Title : Conversion of biowastes into bioceramics
Abstract:
This study aimed to recycle organic wastes for the preparation of value-added material for biomedical applications. Three different silicate bioceramics (wollastonite, diopside, forsterite) were prepared from wastes and their biomineralization and cytocompatibility were evaluated. Raw eggshell and rice husk were used as calcium and silica sources. Silica extracted from rice husk exhibited irregular topography and particle size was noticed in the micron range. The thermal behavior of precursors was analyzed by TG-DSC and phase purity was examined by XRD. Pure wollastonite was formed after calcination at 1100 oC whereas diopside and forsterite were composed of minor impurities even after heating at high temperatures. Scanning electron microscopy revealed that the morphology of samples was irregular and particles were ranging from submicron to 10 microns. Wollastonite showed good apatite deposition ability followed by diopside and forsterite. The surface of the diopside after immersion in simulated body fluid was composed of nanorods whereas interconnected nanofibers were noticed on the surface of wollastonite. Chemical composition and dissolution were found to affect their biomineralization ability in the physiological environment. The Hemocompatibility test suggested that all the silicate bioceramics showed compatibility with the mammalian blood cells and the hemolytic activity was less than 1%. Among all samples, the diopside revealed good hemocompatibility at all the concentrations (62.5, 125, and 250 μg/ml) even after 24 hours of incubation followed by wollastonite and forsterite. Lactate Dehydrogenase (LDH) assay did not show statistically significant changes in the proliferation of multipotent mesenchymal stromal cells (MMSCs) after treatment with the bioceramics when compared to control (p>0.05). Thus, biowaste derived wollastonite, diopside and forsterite were bioactive and cytocompatible.
Audience Take Away:
- Cost-effective and environment-friendly approach for sustainable recycling of biowastes.
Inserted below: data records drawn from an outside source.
What follows belongs to an exercise in optimizing a design on an open flow for small area, a short achievable clock period and few clock cycles; a production flow would make more cautious choices.
In this exercise RTL edits were held to simulation tests only and were not proved equivalent to the original.
Power is estimated from default activity; no workload was simulated.

==> flow/design.v, too long to show whole: its modules and the start of the top module <==
// module csa_fa: 10 lines
// module conv3x3_mac: 7997 lines
module conv3x3_mac #(
   parameter bit RELU = 1'b0
) (
   input  logic         i_clk,
   input  logic         i_rstn,
   input  logic [9:0]   i_num_ci,
   input  logic         i_valid,
   output logic         o_ready,
   input  logic [143:0] i_window,
   input  logic [143:0] i_weight,
   input  logic [15:0]  i_bias,
   output logic         o_valid,
   input  logic         i_ready,
   output logic [15:0]  o_data
);
  // ...
==> flow/run.sh <==
#!/bin/bash
# synth_recipe.tcl (not shown) runs the flow's synth.tcl, then flattens the netlist and writes it again
# the make line also repeats each setting of config.mk as NAME=value (left out here)
make -C /OpenROAD-flow-scripts/flow DESIGN_CONFIG=/design/flow/config.mk WORK_HOME=/design/flow/orfs CLKGATE_MAP_FILE= SYNTH_SCRIPT=/design/flow/synth_recipe.tcl finish
==> flow/config.mk <==
export PLATFORM = sky130hd
export DESIGN_NAME = conv3x3_mac
export DESIGN_NICKNAME = conv3x3_mac
export VERILOG_FILES = /design/flow/design.v
export SDC_FILE = /design/flow/constraint.sdc
export NUM_CORES = 4
export LEC_CHECK = 0
export ABC_AREA = 1
export CAP_MARGIN = 20
export CORE_MARGIN = 2
export CORE_UTILIZATION = 65
export PLACE_DENSITY = 0.72
export SETUP_SLACK_MARGIN = 4.6
export SLEW_MARGIN = 20
export SYNTH_HIERARCHICAL = 1
export SYNTH_MINIMUM_KEEP_SIZE = 0
==> flow/constraint.sdc <==
create_clock -name core_clock -period 8.0 [get_ports {i_clk}]
set_input_delay 1.6000 -clock core_clock [delete_from_list [all_inputs] [get_ports {i_clk}]]
set_output_delay 1.6000 -clock core_clock [all_outputs]
set_load 0.01 [all_outputs]
==> results.json, run 1 <==
{
  "path_cells": "inv_1, o22ai_1, xor2_1, fa_1, fa_1, fa_1",
  "synthesized_area_fraction_occupied_by_and_or_nand_nor_cells": 0.06841,
  "timing.setup.critical_path_class": "reg2reg",
  "drc": 0,
  "holdCritStartpoint": "br[11]",
  "outcome": "finished clean",
  "synthXorXnorAreaFrac": 0.1378,
  "crit_arrival_ns": 4.16,
  "initial_util": 0.6542,
  "critical_path_s_top_delay_family": "adder cells",
  "post_synth_most_frequent_cells": "1323 x fa_1, 1176 x xor2_1, 1080 x o22ai_1, 943 x dfxtp_1, 692 x inv_1",
  "fin_total_pwr_w": 0.04570,
  "power_leakage_nw": 37.58,
  "met3RoutedLength_mm": 50.94,
  "place_inst": 8976,
  "layout.comb_gates.multi_input": 5210,
  "worstPathMaxFanout": 16,
  "grt_setup_unrepaired": "false",
  "global_route.peak_usage_layer": "met2",
  "io_pins": 336,
  "final_net_count": 9250,
  "synthArstFlopShare": 0,
  "buffer_ports.inserted": 335,
  "hold_path_class": "reg2reg",
  "top_layer": "met5",
  "die_w_um": 353.8,
  "power.share.clock": 0.120,
  "synth_sequential_area_ratio": 0.2872,
  "worstRegToRegCells": 6,
  "combinational_family_with_the_most_area_after_synthesis": "adder cells",
  "net-switching-power_w": 0.02243
}
Testbench counts, summed over its fixed seeds: cycles 45,039.
==> inputs of run 2 (changes only) <==
--- a/flow/config.mk
+++ b/flow/config.mk
@@ -8,9 +8,8 @@
 export ABC_AREA = 1
 export CAP_MARGIN = 20
 export CORE_MARGIN = 2
-export CORE_UTILIZATION = 65
-export PLACE_DENSITY = 0.72
-export SETUP_SLACK_MARGIN = 4.6
+export CORE_UTILIZATION = 40
+export SETUP_SLACK_MARGIN = 4.85
 export SLEW_MARGIN = 20
 export SYNTH_HIERARCHICAL = 1
 export SYNTH_MINIMUM_KEEP_SIZE = 0
==> run 2 against run 1 <==
Still clean. Sequential cell count did not move. Global-route usage fell by 19 points. Via count fell by 1.8%. Die area rose by 62%. Count of clock-buffer cells in the layout rose by 17. Maximum frequency rose by 9.7%. Design area rose by 9.4%. Clock power rose by 6.2%. Core utilization fell by 24 points. Synthesized cell count did not move. Non-clock buffer count rose by 422. Largest power group unchanged.
==> results.json, run 2 <==
{
  "outcome": "finished clean",
  "layout_commonest_cell": "fa_1",
  "finish.utilization": 0.4916,
  "worst_setup_path_end_kind": "flip-flop",
  "post_synth_num_cell_types": 43,
  "timing.rr.start": "xr[65]",
  "synth_top_area_share": 0.3331,
  "crit_arrival_ns": 3.85,
  "fin_crit_sh": 0.4019,
  "post-dp-hpwl_mm": 256.9,
  "synth-edff-count": 132,
  "vias": 60970,
  "first_global_vias": 60510,
  "critPathRequiredTime_ns": 8.64,
  "clkSinkCount": 1075,
  "die_h_um": 449.9,
  "path_cells": "clkinvlp_4, buf_4, o22ai_1, xor2_1, fa_1, fa_2, fa_1",
  "drtIter0Drc": 7656,
  "vdd_ir_drop_max_mv": 0.7698,
  "grt_antenna_before_repair": 19,
  "timing.critical_path.from": "xr[65]",
  "grt_setup_unrepaired": "true",
  "core-area_um2": 197400,
  "die-area_um2": 202400,
  "firstDrtPassIters": 6,
  "yosys.cell_count.top_type": "fa_1",
  "synth_top_cells_by_area": "fa_1 33%, dfxtp_1 24%, xor2_1 13%, o22ai_1 8.5%, edfxtp_1 5.0%",
  "synth_ff_type": "dfxtp_1",
  "post_route_cells_drive_above_1_share": 0.1862,
  "tightestPinTransition_ns": 0.8277,
  "critical_path_s_top_delay_family": "adder cells",
  "timing.final.crit_period_ns": 3.215,
  "synthArstFlopShare": 0,
  "post_synth.cell_area_avg_um2": 10.67,
  "ctsLongestPathBuffers": 3,
  "flip_flop_count_of_the_largest_register_all_copies_and_words_added": 144,
  "drtAntennaViolNets": 0,
  "startpoint_type": "flip-flop",
  "critPathMostFrequentCell": "fa_1",
  "cts-root-buf": "clkbuf_16",
  "global_route_wire_length_before_repair_mm": 455.2,
  "cts_hold_buffers": 0,
  "routed_wire_length_per_instance_um": 30.94,
  "power_leakage_nw": 39.70,
  "rrSetupSlack_ns": 4.79,
  "die_w_um": 449.9,
  "drv_slew": 0,
  "timing.max_cap.violations": 0,
  "io_pins": 336,
  "final_hold_viol_count": 0,
  "setup_viol": 0,
  "tritoncts_clock_tree": "done",
  "clkLatencyLatePin_ns": 0.78,
  "fmax_ghz": 0.3110,
  "syn-cell-area_um2": 79520,
  "clkSlewWorstSetupHoldPaths_ns": 0.06,
  "power_per_cell_area_nw_per_um2": 469.1,
  "grt.met2_usage": 0.4892,
  "groute.usage.overall": 0.3162,
  "synth_sequential_area_ratio": 0.2872,
  "final_net_count": 9686,
  "grt.met3_usage": 0.07803,
  "htreeDepth": 3,
  "synth.net_count": 9179,
  "max-slew-margin-rel": 0.4482,
  "cp.buffers_inverters": 2,
  "overall_routed_net_length_mm": 331.2,
  "post_synth_most_frequent_cells": "1323 x fa_1, 1176 x xor2_1, 1080 x o22ai_1, 943 x dfxtp_1, 692 x inv_1",
  "grt.met1_usage": 0.3992,
  "critical_path.slowest_cell": "fa_2",
  "drc": 0,
  "numCtsBuffers": 117,
  "syn2layout_area_growth_pct": 22.03,
  "max_stage_delay_ns": 0.70,
  "timing.setup.critical_path_class": "reg2reg",
  "largest_area_contributor_in_the_netlist": "fa_1",
  "rows": 163,
  "initial_util": 0.4028,
  "hold_path_class": "reg2reg",
  "detail_route.vias_per_cell": 5.695,
  "hold_ws_ns": 0.3194,
  "finalSetupTns_ns": 0,
  "synth.ff_latch_count": 1075,
  "buffer_ports.inserted": 335,
  "clock_skews_ns": 0.02739,
  "layout_common_cells": "1251 x fa_1, 1157 x xor2_1, 1075 x o22ai_1",
  "regMostFlops": "xr",
  "gr-total-overflow": 0,
  "holdCritStartpoint": "br[7]",
  "global_route.peak_usage_layer": "met2",
  "routabilityCongestion": 1.022,
  "grt_start_max_net_pins": 81,
  "ys.warnings.count": 8,
  "worstPathMaxFanout": 6,
  "syn_inst": 7453
}
## run 2: cell counts after synthesis
No cell type changed its count.
## run 2: final cells by class
| type | count | area, µm² |
|---|---|---|
| Antenna cell | 4 | 10.01 |
| Clock buffer | 164 | 3446 |
| Clock inverter | 57 | 740.7 |
| Fill cell | 17980 | 100400 |
| Inverter | 702 | 3309 |
| Multi-Input combinational cell | 5211 | 54240 |
| Sequential cell | 1075 | 22940 |
| Tap cell | 2640 | 3303 |
| Timing Repair Buffer | 849 | 9032 |
| Timing Repair inverter | 4 | 20.02 |
## run 2: worst paths after layout
check                  end  depth (start not counted)
setup / recovery    p0_4_5                          7
hold / removal    p0_15_21                          0
setup reg to reg    p0_4_5                          7
hold reg to reg   p0_15_21                          0
## run 2: cells by family after synthesis
group / share of synthesized area
buf+inv: 0.05571
mux: 0.01005
compound gates: 0.09437
xor+xnor: 0.1378
fa+ha+maj: 0.3464
flops: 0.2872
simple gates: 0.06841
## run 2: per-layer routing
metal	wire, µm	up-vias
li1	-	25310
met1	123000	30900
met2	147700	3849
met3	34550	900
met4	25870	14
met5	91	-
## run 2: through the flow
step / total power, W / instance area [µm²] / cells / worst slack [ns]
after floorplan: 0.02344 / 79570 / 7453 / 4.726
after global placement: 0.03705 / 84770 / 10010 / 3.581
after detailed placement: 0.03758 / 84780 / 10010 / 3.611
after CTS: 0.04394 / 92190 / 10420 / 4.829
after global routing: 0.04733 / 97030 / 10700 / 4.670
final: 0.04552 / 97040 / 10710 / 4.785
## run 2: Yosys stat by module (local to each module, per instance)
module	times used	flip-flops and latches
conv3x3_mac	1	1075
csa_fa	1321	0
## run 2: what timing repair did
action,4_1_cts,5_1_grt
gates cloned,7,8
endpoints found under the hold margin,0,0
buffers inserted,181,278
pin swaps,7,93
resized for setup,311,405
setup endpoints to repair,294,169
## run 2: worst reg2reg max path, cell delays in order (launching register included)
cell	delay (ns)
dfxtp_1	0.35
clkinvlp_4	0.23
buf_4	0.22
o22ai_1	0.13
xor2_1	0.45
fa_1	0.53
fa_2	0.70
fa_1	0.47
## run 2: where the power goes
group	leakage, nW	switching [W]	internal, W	total, W
logic	28.5	0.0178	0.0122	0.0300
clock network	2.05	0.00241	0.00341	0.00583
registers	9.18	0.00151	0.00822	0.00972
==> inputs of run 3 (changes only) <==
--- a/flow/config.mk
+++ b/flow/config.mk
@@ -9,7 +9,7 @@
 export CAP_MARGIN = 20
 export CORE_MARGIN = 2
 export CORE_UTILIZATION = 40
-export SETUP_SLACK_MARGIN = 4.85
+export SETUP_SLACK_MARGIN = 4.6
 export SLEW_MARGIN = 20
 export SYNTH_HIERARCHICAL = 1
 export SYNTH_MINIMUM_KEEP_SIZE = 0
==> run 3 against run 2 <==
Synthesized cell count unchanged. Sequential power down 0.9%. Total power down 2.5%. Largest power group unchanged.
==> results.json, run 3 <==
{
  "layout_commonest_cell": "fa_1",
  "drv_slew": 0,
  "fmax_ghz": 0.2868,
  "post_synth_most_frequent_cells": "1323 x fa_1, 1176 x xor2_1, 1080 x o22ai_1, 943 x dfxtp_1, 692 x inv_1",
  "net-switching-power_w": 0.02128,
  "synth_top_cells_by_area": "fa_1 33%, dfxtp_1 24%, xor2_1 13%, o22ai_1 8.5%, edfxtp_1 5.0%",
  "numCtsBuffers": 118,
  "groute.usage.overall": 0.3074,
  "cts_hold_buffers": 0,
  "fin_total_pwr_w": 0.04440,
  "buffer_ports.inserted": 335,
  "global_route_wire_length_before_repair_mm": 443.8,
  "post_route_cells_drive_above_1_share": 0.07614,
  "core-area_um2": 197400,
  "yosys.cell_count.top_type": "fa_1",
  "max-slew-margin-rel": 0.2125,
  "detail_route.vias_per_cell": 5.740,
  "timing.max_cap.violations": 0,
  "regMostFlops": "xr",
  "power_per_cell_area_nw_per_um2": 494.5,
  "tritoncts_clock_tree": "done",
  "timing.final.crit_period_ns": 3.487,
  "grt.met1_usage": 0.3860,
  "outcome": "finished clean",
  "clkSinkCount": 1075,
  "ys.warnings.count": 8,
  "synth-edff-count": 132,
  "firstDrtPassIters": 5,
  "grt.met2_usage": 0.4737,
  "worstPathMaxFanout": 9,
  "post_synth_num_cell_types": 43,
  "setup_viol": 0,
  "synth_ff_type": "dfxtp_1",
  "grt.met3_usage": 0.07423,
  "final_hold_viol_count": 0,
  "pwr-share-comb": 0.648,
  "die-area_um2": 202400,
  "drc": 0,
  "first_global_vias": 59010,
  "syn2layout_area_growth_pct": 12.90,
  "fin_crit_sh": 0.4359,
  "power_leakage_nw": 37.54,
  "routed_wire_length_per_instance_um": 31.20,
  "ctsLongestPathBuffers": 3,
  "synthArstFlopShare": 0,
  "grt_setup_unrepaired": "true",
  "cellInternalPower_w": 0.02312,
  "post_synth.cell_area_avg_um2": 10.67,
  "synth_top_area_share": 0.3331,
  "layout_common_cells": "1316 x fa_1, 1175 x xor2_1, 1080 x o22ai_1",
  "synth.net_count": 9179,
  "clkSlewWorstSetupHoldPaths_ns": 0.06,
  "io_pins": 336,
  "synth_sequential_area_ratio": 0.2872,
  "initial_util": 0.4028,
  "grt_start_max_net_pins": 81,
  "postPlaceCellArea_um2": 84710,
  "post-dp-hpwl_mm": 251.3,
  "flip_flop_count_of_the_largest_register_all_copies_and_words_added": 144,
  "clock_skews_ns": 0.04945,
  "routabilityCongestion": 1.056,
  "power.share.clock": 0.135,
  "cts-root-buf": "clkbuf_16",
  "clkLatencyLatePin_ns": 0.80,
  "startpoint_type": "flip-flop",
  "swShare": 0.4792,
  "grt_antenna_before_repair": 12,
  "overall_routed_net_length_mm": 319.7,
  "hold_ws_ns": 0.3075,
  "rows": 163,
  "seq_power_share": 0.217,
  "htreeDepth": 3,
  "die_h_um": 449.9,
  "rrSetupSlack_ns": 4.51,
  "largest_area_contributor_in_the_netlist": "fa_1",
  "drtIter0Drc": 7674,
  "syn_inst": 7453,
  "hold_path_class": "reg2reg",
  "die_w_um": 449.9,
  "gr-total-overflow": 0,
  "tightestPinTransition_ns": 1.180,
  "worst_setup_path_end_kind": "flip-flop",
  "synth.ff_latch_count": 1075,
  "timing.setup.critical_path_class": "reg2reg",
  "syn-cell-area_um2": 79520,
  "global_route.peak_usage_layer": "met2",
  "crit_arrival_ns": 4.13,
  "critPathRequiredTime_ns": 8.65,
  "vdd_ir_drop_max_mv": 0.6639,
  "stdcell_area_um2": 89780,
  "finalSetupTns_ns": 0,
  "drtAntennaViolNets": 0,
  "final_net_count": 9226,
  "vias": 58820
}
## run 3: worst paths after layout
check | start | depth (start not counted) | end
setup / recovery | xr[80] | 6 | p0_2_1
hold / removal | f_p[0] | 0 | f_p[1]
setup reg to reg | xr[80] | 6 | p0_2_1
hold reg to reg | f_p[0] | 0 | f_p[1]
## run 3: cell families (layout without fill, tap and decap cells)
family	count (synthesis)	in the layout	synth area share
flip-flops	1075	1075	0.2872
buffers and inverters	1168	1318	0.05571
adder cells (fa/ha/maj)	1408	1408	0.3464
multiplexers	72	72	0.01005
other	0	3	0
AND/OR/NAND/NOR	1257	1258	0.06841
AO/OA/AOI/OAI	1222	1222	0.09437
XOR/XNOR	1251	1251	0.1378
## run 3: power by group through the flow
stage	Combinational (W)	Sequential, W	Clock, W
finish	0.0288	0.00963	0.00598
global route	0.0301	0.00974	0.00627
CTS	0.0276	0.00961	0.00608
detailed placement	0.0274	0.00972	0
global placement	0.0270	0.00969	0
floorplan	0.0144	0.00900	0
## run 3: worst max-delay path, stage by stage (launching register included)
cell     delay [ns]
dfxtp_1        0.56
inv_1          0.30
o22ai_1        0.26
xor2_1         0.58
fa_1           0.72
fa_1           0.49
fa_1           0.44
## run 3: per-module statistics from Yosys, one instance, submodules excluded
module       cells  cell area (µm²)  flops+latches
conv3x3_mac   6132            53080           1075
csa_fa           1            20.02              0
## run 3: metrics by stage
| step | util | instances | setup slack, ns |
|---|---|---|---|
| after floorplan | - | 7453 | 4.621 |
| after global placement | 0.4291 | 10000 | 3.442 |
| after detailed placement | 0.4291 | 10000 | 3.491 |
| after CTS | 0.4515 | 10230 | 4.605 |
| after global routing | 0.4547 | 10240 | 4.583 |
| final | 0.4548 | 10250 | 4.513 |
## run 3: layout make-up
class                      instances  area (µm²)
antenna                            3       7.507
sequential                      1075       22890
clock inverter                    76       987.2
clock buffer                     148        3301
fill                           18410      107600
timing repair buffer             392        3891
inverter                         702        2650
multi-input combinational       5211       52760
tap                             2640        3303
## run 3: repair_timing
item	CTS	global route
setup endpoints to repair	74	81
setup buffers	2	11
gates resized for setup	33	108
cloned	1	4
pin swaps	0	11
## run 3: layer usage
layer	wire (µm)	up-vias
met2	142100	3760
met1	118500	29870
met3	33200	804
met5	61	-
met4	25850	8
li1	-	24380
==> inputs of run 4 (changes only) <==
==> flow/flow/run.sh (new file) <==
#!/bin/bash
# The standard layout (the standard.sh, standard synthesis unchanged), except that the
# buffers every input and output port gets are plain buf_1 cells instead of the delay-buffer
# cell buffer_ports picks by default; repair_timing still resizes them where timing needs it.
set -euo pipefail
export BUFFER_PORTS_ARGS="-buffer_cell sky130_fd_sc_hd__buf_1"
bash standard.sh finish > standard.log 2>&1
==> flow/standard.sh (new file) <==
#!/bin/bash
# synth_recipe.tcl (not shown) runs the flow's synth.tcl, then flattens the netlist and writes it again
# the make line also repeats each setting of config.mk as NAME=value (left out here)
make -C /OpenROAD-flow-scripts/flow DESIGN_CONFIG=/design/flow/config.mk WORK_HOME=/design/flow/orfs CLKGATE_MAP_FILE= SYNTH_SCRIPT=/design/flow/synth_recipe.tcl "${@:-finish}"
removed: flow/run.sh
==> run 4 against run 3 <==
Still clean. Core utilization decreased by 1.0 points. Routed wire length increased by 1.7%. Critical path depth unchanged. Global-route usage increased by 0.74 points. Combinational power about the same. Sequential cell count unchanged. Die area unchanged. Register-to-register slack improved by 0.04 ns. Non-clock buffer count increased by 9. Maximum frequency increased by 1.3%. Synthesized cell count unchanged. Critical endpoint is now p0_4_5.
==> results.json, run 4 <==
{
  "outcome": "finished clean",
  "finish.utilization": 0.4447,
  "firstDrtPassIters": 7,
  "synthXorXnorAreaFrac": 0.1378,
  "syn-cell-area_um2": 79520,
  "first_global_vias": 59170,
  "synth_ff_type": "dfxtp_1",
  "synth_top_area_share": 0.3331,
  "vias": 58800,
  "initial_util": 0.4028,
  "grt.met3_usage": 0.07077,
  "cts_hold_buffers": 0,
  "grt.met1_usage": 0.4025,
  "ctsLongestPathBuffers": 3,
  "die_w_um": 449.9,
  "grt_start_max_net_pins": 81,
  "routabilityCongestion": 1.019,
  "grt_setup_unrepaired": "true",
  "synthArstFlopShare": 0,
  "drtIter0Drc": 7350,
  "regMostFlops": "xr",
  "overall_routed_net_length_mm": 325.0,
  "fmax_ghz": 0.2905,
  "global_route.peak_usage_layer": "met2",
  "post_synth_num_cell_types": 43,
  "synth.net_count": 9179,
  "clkSlewWorstSetupHoldPaths_ns": 0.06,
  "post-dp-hpwl_mm": 257.0,
  "swShare": 0.4832,
  "drv_slew": 0,
  "io_pins": 336,
  "detail_route.vias_per_cell": 5.734,
  "layout_commonest_cell": "fa_1",
  "seq_power_share": 0.218,
  "post_route_cells_drive_above_1_share": 0.08042,
  "stdcell_area_um2": 87790,
  "syn_inst": 7453,
  "synth-compound-area-share": 0.09437,
  "routed_wire_length_per_instance_um": 31.70,
  "worst_setup_path_end_kind": "flip-flop",
  "final_hold_viol_count": 0,
  "power_per_cell_area_nw_per_um2": 502.8,
  "clock_skews_ns": 0.06518,
  "cts-root-buf": "clkbuf_16",
  "syn2layout_area_growth_pct": 10.39,
  "rows": 163,
  "synth_top_cells_by_area": "fa_1 33%, dfxtp_1 24%, xor2_1 13%, o22ai_1 8.5%, edfxtp_1 5.0%",
  "worstPathMaxFanout": 16,
  "post_synth_most_frequent_cells": "1323 x fa_1, 1176 x xor2_1, 1080 x o22ai_1, 943 x dfxtp_1, 692 x inv_1",
  "core-area_um2": 197400,
  "power_leakage_nw": 36.54,
  "max-slew-margin-rel": 0.2358,
  "clkLatencyLatePin_ns": 0.80,
  "gr-total-overflow": 0,
  "drc": 0,
  "setup_viol": 0,
  "grt.met2_usage": 0.4874,
  "finalSetupTns_ns": 0,
  "tightestPinTransition_ns": 1.145,
  "die-area_um2": 202400,
  "layout_common_cells": "1315 x fa_1, 1172 x xor2_1, 1080 x o22ai_1",
  "ys.warnings.count": 8,
  "largest_area_contributor_in_the_netlist": "fa_1",
  "tritoncts_clock_tree": "done",
  "synth-edff-count": 132,
  "pwr-share-comb": 0.652,
  "crit_arrival_ns": 4.10,
  "critPathRequiredTime_ns": 8.65,
  "grt_antenna_before_repair": 12,
  "net-switching-power_w": 0.02133,
  "combinational_family_with_the_most_area_after_synthesis": "adder cells",
  "adder_and_majority_gate_portion_of_the_synthesized_area": 0.3464,
  "timing.final.crit_period_ns": 3.443,
  "post_synth.cell_area_avg_um2": 10.67,
  "synth.ff_latch_count": 1075,
  "startpoint_type": "flip-flop",
  "postPlaceCellArea_um2": 82630,
  "synth_sequential_area_ratio": 0.2872,
  "yosys.cell_count.top_type": "fa_1",
  "global_route_wire_length_before_repair_mm": 451.6,
  "flip_flop_count_of_the_largest_register_all_copies_and_words_added": 144,
  "timing.max_cap.violations": 0,
  "power.share.clock": 0.130,
  "final_net_count": 9233,
  "die_h_um": 449.9,
  "buffer_ports.inserted": 335,
  "filler_cell_count": 18750,
  "synth.area.mux_share": 0.01005,
  "htreeDepth": 3,
  "cellInternalPower_w": 0.02281,
  "hold_path_class": "reg2reg",
  "numCtsBuffers": 117,
  "groute.usage.overall": 0.3148,
  "vdd_ir_drop_max_mv": 0.6106,
  "clkSinkCount": 1075,
  "fin_crit_sh": 0.4304,
  "timing.setup.critical_path_class": "reg2reg",
  "drtAntennaViolNets": 0,
  "synthesized_area_fraction_occupied_by_and_or_nand_nor_cells": 0.06841
}
## run 4: power by group through the flow
| stage | Sequential [W] | Combinational [W] | Clock (W) |
|---|---|---|---|
| CTS | 0.00960 | 0.0278 | 0.00581 |
| finish | 0.00962 | 0.0288 | 0.00573 |
| floorplan | 0.00900 | 0.0144 | 0 |
| detailed placement | 0.00971 | 0.0277 | 0 |
| global placement | 0.00968 | 0.0274 | 0 |
| global route | 0.00974 | 0.0304 | 0.00602 |
## run 4: path summary, 6_finish.rpt
kind	cells past startpoint	endpoint	start	slack [ns]
worst max-delay path	6	p0_4_5	xr[68]	4.56
worst min-delay path	0	p1_14_3	p0_14_21	0.33
worst max register to register	6	p0_4_5	xr[68]	4.56
worst min register to register	0	p1_14_3	p0_14_21	0.33
## run 4: repair_timing
action,in CTS,in global routing
resized for setup,39,156
gates cloned,2,2
setup endpoints to repair,83,92
buffers inserted,5,15
pin swaps,2,9
## run 4: cells by family after synthesis
group / Yosys count
xor+xnor: 1251
buf+inv: 1168
flops: 1075
mux: 72
simple gates: 1257
compound gates: 1222
fa+ha+maj: 1408
## run 4: critical path: stages (launching register included)
cell,delay [ns]
dfxtp_1,0.29
inv_1,0.62
o22ai_1,0.20
xor2_1,0.40
fa_1,0.52
fa_1,0.77
fa_1,0.49
## run 4: routing by layer
layer	vias up	share of wire
li1	24390	-
met1	29940	0.38
met2	3659	0.45
met3	805	0.097
met4	10	0.075
met5	-	0.00019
- An effective approach to replace synthetic and toxic chemicals for the development of biomaterials.
- Researchers are attempting to mimic the substitution of essential ions in synthetic materials to accelerate bone regeneration. This study utilizes biogenic waste materials that have the inheritance of Na, Mg, Sr, and Si ions, etc. in a minor amount which can result in significant benefits to physiological function.
- This practice fulfills the European societal challenge of conversion of waste into biomaterial for improving the quality of life of bone disease patients.